`config.mk`:
```
export PLATFORM = sky130hd
export DESIGN_NAME = front_panel_io
export DESIGN_NICKNAME = d
export VERILOG_FILES = /design/src/rtl/front_panel_io.sv
export SDC_FILE = /design/constraint.sdc
export NUM_CORES = 1
export LEC_CHECK = 0
export ABC_AREA = 1
export CORE_AREA = 2 2 190 192
export CTS_BUF_LIST = sky130_fd_sc_hd__clkbuf_8
export DETAILED_ROUTE_END_ITERATION = 7
export DIE_AREA = 0 0 192 194
export GPL_TIMING_DRIVEN = 0
export HOLD_SLACK_MARGIN = 0.1
export REMOVE_ABC_BUFFERS = 1
export SLEW_MARGIN = 20
export SYNTH_ARGS = -nofsm -noshare
export SYNTH_HDL_FRONTEND = slang
export SYNTH_SLANG_ARGS = --single-unit
export TNS_END_PERCENT = 30
```
`constraint.sdc`:
```
create_clock -name clock -period 9.8 [get_ports clock]
set_input_delay 1.96 -clock clock [delete_from_list [all_inputs] [get_ports clock]]
set_output_delay 1.96 -clock clock [all_outputs]
set_load 0.1 [all_outputs]
```
`src/rtl/front_panel_io.sv`:
```
// Front-panel board I/O: multiplexed seven-segment scanner, per-button debouncer with press pulses,
// and switch synchroniser. Optional leading-zero blanking is enabled by defining FP_BLANK_ZERO_EN.
module front_panel_io #(
  parameter int DIGITS          = 8,
  parameter int SCAN_DIV        = 100000,
  parameter int NUM_BTNS        = 5,
  parameter int DEBOUNCE_CYCLES = 1000000,
  parameter int SW_WIDTH        = 13
) (
  input  logic                  clock,
  input  logic                  reset,
  input  logic [4*DIGITS-1:0]   display_value,
  input  logic [DIGITS-1:0]     dp_mask,
  input  logic [DIGITS-1:0]     digit_enable,
  input  logic [NUM_BTNS-1:0]   btn_raw,
  input  logic [SW_WIDTH-1:0]   sw_raw,
  output logic [DIGITS-1:0]     an,
  output logic [6:0]            seg,
  output logic                  dp,
  output logic [NUM_BTNS-1:0]   btn_level,
  output logic [NUM_BTNS-1:0]   btn_press,
  output logic [SW_WIDTH-1:0]   sw_sync
);

  localparam int PRE_W = $clog2(SCAN_DIV);
  localparam int IDX_W = (DIGITS > 1) ? $clog2(DIGITS) : 1;
  localparam int DEB_W = $clog2(DEBOUNCE_CYCLES);
  localparam logic [PRE_W-1:0] PRE_LAST = PRE_W'(SCAN_DIV - 1);
  localparam logic [IDX_W-1:0] IDX_LAST = IDX_W'(DIGITS - 1);
  localparam logic [DEB_W-1:0] DEB_LAST = DEB_W'(DEBOUNCE_CYCLES - 1);

  if ((DIGITS < 1) || (DIGITS > 8)) begin : g_bad_digits
    $error("front_panel_io: DIGITS must be within 1..8");
  end
  if (SCAN_DIV < 2) begin : g_bad_scan
    $error("front_panel_io: SCAN_DIV must be >= 2");
  end
  if (DEBOUNCE_CYCLES < 2) begin : g_bad_deb
    $error("front_panel_io: DEBOUNCE_CYCLES must be >= 2");
  end
  if (NUM_BTNS < 1) begin : g_bad_btns
    $error("front_panel_io: NUM_BTNS must be >= 1");
  end

  function automatic logic [6:0] hex_to_seg(input logic [3:0] nib);
    logic [6:0] s;
    case (nib)
      4'h0:    s = 7'b1000000;
      4'h1:    s = 7'b1111001;
      4'h2:    s = 7'b0100100;
      4'h3:    s = 7'b0110000;
      4'h4:    s = 7'b0011001;
      4'h5:    s = 7'b0010010;
      4'h6:    s = 7'b0000010;
      4'h7:    s = 7'b1111000;
      4'h8:    s = 7'b0000000;
      4'h9:    s = 7'b0010000;
      4'hA:    s = 7'b0001000;
      4'hB:    s = 7'b0000011;
      4'hC:    s = 7'b1000110;
      4'hD:    s = 7'b0100001;
      4'hE:    s = 7'b0000110;
      4'hF:    s = 7'b0001110;
      default: s = 7'b1111111;
    endcase
    return s;
  endfunction

  logic [PRE_W-1:0]    r_presc;
  logic [IDX_W-1:0]    r_idx;
  logic [DIGITS-1:0]   r_an;
  logic [6:0]          r_seg;
  logic                r_dp;
  logic [3:0]          w_nib;
  logic                w_blank_lz;
  logic                w_show;
  logic [DIGITS-1:0]   w_an;

  logic [NUM_BTNS-1:0] r_btn_m;
  logic [NUM_BTNS-1:0] r_btn_s;
  logic [NUM_BTNS-1:0] r_btn_level;
  logic [NUM_BTNS-1:0] r_btn_press;
  logic [DEB_W-1:0]    r_btn_cnt [NUM_BTNS];

  logic [SW_WIDTH-1:0] r_sw_m;
  logic [SW_WIDTH-1:0] r_sw_s;

`ifdef FP_BLANK_ZERO_EN
  logic [DIGITS-1:0]   w_upper_zero;

  // w_upper_zero[i]: every nibble from digit i up to the leftmost digit is zero
  always_comb begin
    w_upper_zero = '0;
    w_upper_zero[DIGITS-1] = (display_value[4*DIGITS-1 -: 4] == 4'h0);
    for (int i = DIGITS - 2; i >= 0; i--) begin
      w_upper_zero[i] = w_upper_zero[i+1] && (display_value[4*i +: 4] == 4'h0);
    end
  end

  assign w_blank_lz = (r_idx != IDX_W'(0)) && w_upper_zero[r_idx];
`else
  assign w_blank_lz = 1'b0;
`endif

  assign w_nib  = display_value[{r_idx, 2'b00} +: 4];
  assign w_show = digit_enable[r_idx] && !w_blank_lz;
  assign w_an   = ~(DIGITS'(1) << r_idx);

  // Prescaler, digit index and registered anode/segment drive
  always_ff @(posedge clock or posedge reset) begin
    if (reset) begin
      r_presc <= '0;
      r_idx   <= '0;
      r_an    <= '1;
      r_seg   <= 7'h7F;
      r_dp    <= 1'b1;
    end else begin
      if (r_presc == PRE_LAST) begin
        r_presc <= '0;
        r_idx   <= (r_idx == IDX_LAST) ? IDX_W'(0) : r_idx + IDX_W'(1);
      end else begin
        r_presc <= r_presc + PRE_W'(1);
      end
      if (w_show) begin
        r_an  <= w_an;
        r_seg <= hex_to_seg(w_nib);
        r_dp  <= ~dp_mask[r_idx];
      end else begin
        r_an  <= '1;
        r_seg <= 7'h7F;
        r_dp  <= 1'b1;
      end
    end
  end

  // Button synchronisers and per-bit debounce: level follows sync only after a full stable run
  always_ff @(posedge clock or posedge reset) begin
    if (reset) begin
      r_btn_m     <= '0;
      r_btn_s     <= '0;
      r_btn_level <= '0;
      r_btn_press <= '0;
      for (int i = 0; i < NUM_BTNS; i++) begin
        r_btn_cnt[i] <= '0;
      end
    end else begin
      r_btn_m <= btn_raw;
      r_btn_s <= r_btn_m;
      for (int i = 0; i < NUM_BTNS; i++) begin
        if (r_btn_s[i] != r_btn_level[i]) begin
          if (r_btn_cnt[i] == DEB_LAST) begin
            r_btn_level[i] <= r_btn_s[i];
            r_btn_press[i] <= r_btn_s[i];
            r_btn_cnt[i]   <= '0;
          end else begin
            r_btn_press[i] <= 1'b0;
            r_btn_cnt[i]   <= r_btn_cnt[i] + DEB_W'(1);
          end
        end else begin
          r_btn_press[i] <= 1'b0;
          r_btn_cnt[i]   <= '0;
        end
      end
    end
  end

  // Two-flop switch synchroniser, no filtering
  always_ff @(posedge clock or posedge reset) begin
    if (reset) begin
      r_sw_m <= '0;
      r_sw_s <= '0;
    end else begin
      r_sw_m <= sw_raw;
      r_sw_s <= r_sw_m;
    end
  end

  assign an        = r_an;
  assign seg       = r_seg;
  assign dp        = r_dp;
  assign btn_level = r_btn_level;
  assign btn_press = r_btn_press;
  assign sw_sync   = r_sw_s;

endmodule

```
==> results.py, run 1 <==
metrics = {
    "routing": {
        "drtAntennaViolNets": 0,
        "wl_per_cell_um": 12.0,
        "detail_route.drc_violations": 0,
        "finalWirelength_um": 20600,
        "drt_iter0_markers": 380,
        "num_vias": 7382,
        "drt-vias-per-instance": 4.30,
        "dr.pass1.iters": 5,
    },
    "yosys": {
        "synthTopCellsByArea": "dfrtp_1 44%, nand2_1 8.8%, nor2_1 7.7%",
        "seq_area_frac_synth": 0.489,
        "ys_dominant_reg_cell": "dfrtp_1",
        "area_of_the_mapped_netlist_um2": 9360,
        "ys_async_sr_fraction": 1.00,
        "synthesis.instances": 1125,
        "synth_largest_type_area_fraction": 0.444,
        "yosys.area.top_type": "dfrtp_1",
        "postSynthAreaPerCell_um2": 8.32,
        "ys_warn_count": 0,
        "ys_seq_elements": 182,
        "synth-edff-count": 0,
        "post_synth_cell_types": 44,
    },
    "floorplanning": {
        "core-area_um2": 35200,
        "initial_utilization": 0.266,
        "die-area_um2": 37200,
        "ioPinCount": 107,
        "die_width_um": 192,
        "die_h_um": 194,
        "placement_rows": 69,
    },
    "setup_path": {
        "start_kind": "flop",
        "crit_required_ns": 7.84,
        "timing.reg2reg.setup_slack_ns": 7.29,
        "criticalPathCategory": "reg -> out",
        "timing.critical_path.depth": 1,
        "crit_buf_inv": 1,
        "regToRegEndpoint": "seg[5]$_DFF_PP1_",
        "path_cells": "clkdlybuf4s50_1",
        "cp-endpoint": "an[6]",
        "kind_of_cell_adding_the_most_delay_to_the_critical_path": "buffers and inverters",
        "worst_r2r_path_depth": 12,
        "data_arrival_at_the_endpoint_of_the_critical_path_ns": 2.16,
        "worstSetupStartpoint": "an[6]$_DFF_PP1_",
        "worst_r2r_startpoint": "r_idx[0]$_DFFE_PP0N_",
        "critical-path-max-stage-delay_ns": 1.15,
        "worst_setup_path_end_kind": "primary output",
        "worst_path_max_delay_cell": "clkdlybuf4s50_1",
        "cp_max_fo": 1,
    },
    "pwr": {
        "power_frac_seq": 0.537,
        "share_clk_of_total_power": 0.368,
        "p_total_w": 0.00145,
        "pwr_density_cell_nw_per_um2": 127,
        "intPower_w": 0.00104,
        "power.switching_w": 0.000409,
        "p_leak_nw": 5.11,
        "switching_share": 0.283,
        "combPwrFrac": 0.095,
        "ir_drop_worst_case_vdd_mv": 0.0765,
    },
    "placed_design": {
        "gp_congestion": 0.859,
        "detailedPlace.worstSlack_ns": 6.07,
        "numPortBuffers": 106,
        "numPlacedInstances": 1683,
        "hpwl_um": 15400,
    },
    "job": {
        "timing.max_cap.violations": 0,
    },
    "sta": {
        "setup_viol": 0,
        "max_slew_margin": 0.298,
        "hold_slack_ns": 0.356,
        "tns_ns": 0,
        "fmax_mhz": 243,
        "final_hold_vios": 0,
        "final_period_minus_worst_setup_slack_ns": 4.12,
        "portion_of_the_clock_cycle_consumed_by_the_worst_path_in_the_final_layout": 0.420,
        "tightest_slew_ns": 1.05,
        "final_max_slew_viol_count": 0,
        "setup_ws_post_layout_ns": 5.68,
        "skew_ns": 0.0218,
        "grt_setup_unrepaired": "false",
    },
    "grt": {
        "tot_gr_track_use": 0.119,
        "grt_use_met1": 0.144,
        "grt.met3_usage": 0.0393,
        "antenna_found_initial": 0,
        "grt.busiest_layer": "met2",
        "grt-ovfl-total": 0,
        "gr-usage-met2": 0.196,
        "vias_in_the_first_global_route": 7553,
        "grt_start_max_net_pins": 74,
        "grt_pass1_wl_um": 35800,
    },
    "clock_network": {
        "clock_tree.buffer_depth": 2,
        "clk_root_buf": "clkbuf_8",
        "htree_levels": 4,
        "tritoncts": "done",
        "ctsResizeCount": 0,
        "post-cts-setup-buffer-count": 0,
        "clkSinkCount": 182,
        "clkLatencyLatePin_ns": 0.49,
        "cts_hold_repair.buffers": 0,
        "path_clk_slew_ns": 0.10,
        "numCtsBuffers": 17,
    },
    "finish": {
        "diodes": 0,
        "layout.cells.most_common_list": "219 x nand2_1, 193 x nor2_1, 166 x dfrtp_1",
        "layout.cells.most_common": "nand2_1",
        "area_growth_pct": 21.6,
        "final_net_count": 1326,
        "finalNonFillerCells": 1715,
        "post_route_cells_drive_above_1_share": 0.100,
    },
    "outcome": {
        "run_status": "finished, final reports clean",
    },
    "hold_path": {
        "hold_path.class": "reg -> reg",
    },
}
[registers in the layout, summed over array words and instances, names as in the netlist]
signal	flops
r_btn_cnt	100
an	8
r_presc	17
btn_level	5
r_btn_m	5
sw_sync	13
dp	1
btn_press	5
r_btn_s	5
r_sw_m	13
seg	7
r_idx	3
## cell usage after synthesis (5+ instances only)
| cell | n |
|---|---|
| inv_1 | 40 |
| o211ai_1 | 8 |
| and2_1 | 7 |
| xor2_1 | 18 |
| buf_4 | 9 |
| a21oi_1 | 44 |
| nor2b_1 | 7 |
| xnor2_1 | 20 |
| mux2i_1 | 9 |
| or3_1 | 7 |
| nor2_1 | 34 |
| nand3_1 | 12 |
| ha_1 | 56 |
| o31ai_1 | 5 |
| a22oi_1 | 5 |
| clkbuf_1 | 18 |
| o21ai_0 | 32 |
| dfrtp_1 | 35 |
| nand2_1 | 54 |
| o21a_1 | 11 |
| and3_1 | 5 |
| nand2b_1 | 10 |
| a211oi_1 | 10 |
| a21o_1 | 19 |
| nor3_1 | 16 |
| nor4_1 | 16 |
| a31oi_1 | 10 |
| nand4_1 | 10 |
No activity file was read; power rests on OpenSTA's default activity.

════════

#### [What is required]
Your answer is the line containing "mux2i_1 | 9 |" plus every line after it through the end of the entries, given again exactly and alone.

#### [Your solution]
| mux2i_1 | 9 |
| or3_1 | 7 |
| nor2_1 | 34 |
| nand3_1 | 12 |
| ha_1 | 56 |
| o31ai_1 | 5 |
| a22oi_1 | 5 |
| clkbuf_1 | 18 |
| o21ai_0 | 32 |
| dfrtp_1 | 35 |
| nand2_1 | 54 |
| o21a_1 | 11 |
| and3_1 | 5 |
| nand2b_1 | 10 |
| a211oi_1 | 10 |
| a21o_1 | 19 |
| nor3_1 | 16 |
| nor4_1 | 16 |
| a31oi_1 | 10 |
| nand4_1 | 10 |
No activity file was read; power rests on OpenSTA's default activity.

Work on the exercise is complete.